Ser en cada momento lo mismo y lo diferente; buscar esa “nueva visión” —como Moholy la llamaba— capaz de reescribir lo moderno del Berlín aventurero, al cual regresa en los años treinta y que retrata en Berliner Stilleben, un corto de principios de 1931. Visiones del metro de Londres, ampliado en los primeros treinta, y para el cual Moholy-Nagy dibujaría unos pósteres que describían el hechizo de lo maquinal y el progreso científico. Diseños de un mundo aún casi por venir que los vanguardistas europeos descubrían aturdidos de placer en Nueva York, para Moholy “la ciudad de las mil luces”, movimiento infinito de texturas y transparencias; fotografías en la noche metropolitana que la larga exposición dotaba de una vida infinita de diferencias diluidas —“la luz y el pigmento se fusionan en una nueva unidad”—.

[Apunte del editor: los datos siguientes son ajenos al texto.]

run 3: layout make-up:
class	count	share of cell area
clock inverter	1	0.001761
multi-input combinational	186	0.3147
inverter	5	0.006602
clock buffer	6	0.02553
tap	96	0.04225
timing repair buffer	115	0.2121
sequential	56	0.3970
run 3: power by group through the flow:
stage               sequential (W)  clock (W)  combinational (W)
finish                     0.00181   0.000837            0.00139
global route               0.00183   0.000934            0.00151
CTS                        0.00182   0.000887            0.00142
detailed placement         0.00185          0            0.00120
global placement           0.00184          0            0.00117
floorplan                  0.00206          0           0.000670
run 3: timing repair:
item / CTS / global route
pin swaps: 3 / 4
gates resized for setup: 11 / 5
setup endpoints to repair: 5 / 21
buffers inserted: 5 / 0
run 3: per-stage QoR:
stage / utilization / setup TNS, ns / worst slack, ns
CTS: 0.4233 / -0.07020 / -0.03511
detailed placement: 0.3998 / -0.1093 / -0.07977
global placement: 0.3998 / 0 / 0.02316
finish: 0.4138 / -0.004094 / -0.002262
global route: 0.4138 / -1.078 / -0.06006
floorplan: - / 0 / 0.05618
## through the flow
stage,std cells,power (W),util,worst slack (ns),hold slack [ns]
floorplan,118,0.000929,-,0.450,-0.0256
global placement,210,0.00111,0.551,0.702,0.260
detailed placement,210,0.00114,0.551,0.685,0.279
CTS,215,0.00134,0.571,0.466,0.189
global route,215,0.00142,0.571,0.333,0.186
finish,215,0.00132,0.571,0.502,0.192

Ahora Moholy-Nagy ha vuelto a la ciudad que tanto amaba —incluso más que a Chicago, donde en 1939 fundaba la Escuela de Diseño y en la cual moría de leucemia pocos años después—. Ha vuelto al Museo Guggenheim —el cual estuvo muy ligado desde sus orígenes— con una muestra deslumbrante y delicada, donde las facetas del creador se mueven deprisa: como la luz, a ráfagas. Es la falsa tensión vanguardista entre concreto y figurativo puesta al desnudo; la clarividencia de los fotógrafos de los años veinte y treinta del pasado siglo, capaces de imaginar el mundo a través de los objetivos y la luz; autores de unas fotografías conmovedoras, igual que los Fotogramas de Moholy-Nagy que emocionan a quienes los contemplan en la espiral del museo neoyorquino: así debe ser lo moderno.
Aunque Moholy-Nagy no estaba solo en su búsqueda de lo moderno a través de la fotografía —todo lo contrario—. Su mujer, Lucia Schulz, modelo de algunas de las imágenes más intensas y autora de una extraordinaria documentación visual de la Bauhaus, le acompañaba en el camino. La historia la arrinconaría como una fotógrafa de repertorio —ocurre a menudo con las mujeres—. Sin embargo, en la muestra del Guggenheim, la conocida imagen del artista con la mano avanzando hacia la cámara, casi un retrato de Parmigianino, se insinúa impertinente a la mirada de los espectadores. Muchos piensan ahora que esta imagen no es su autorretrato, sino el homenaje de Lucia al esposo: producción, pues, de esa otra fotógrafa exiliada del transcurso. En la Fundación Loewe de Madrid se puede ver ahora el trabajo de Lucia Moholy, a su modo un futuro presente por descubrir, luz a ráfagas.
Moholy-Nagy: Future Present. Museo Guggenheim de Nueva York. Hasta el 7 de septiembre.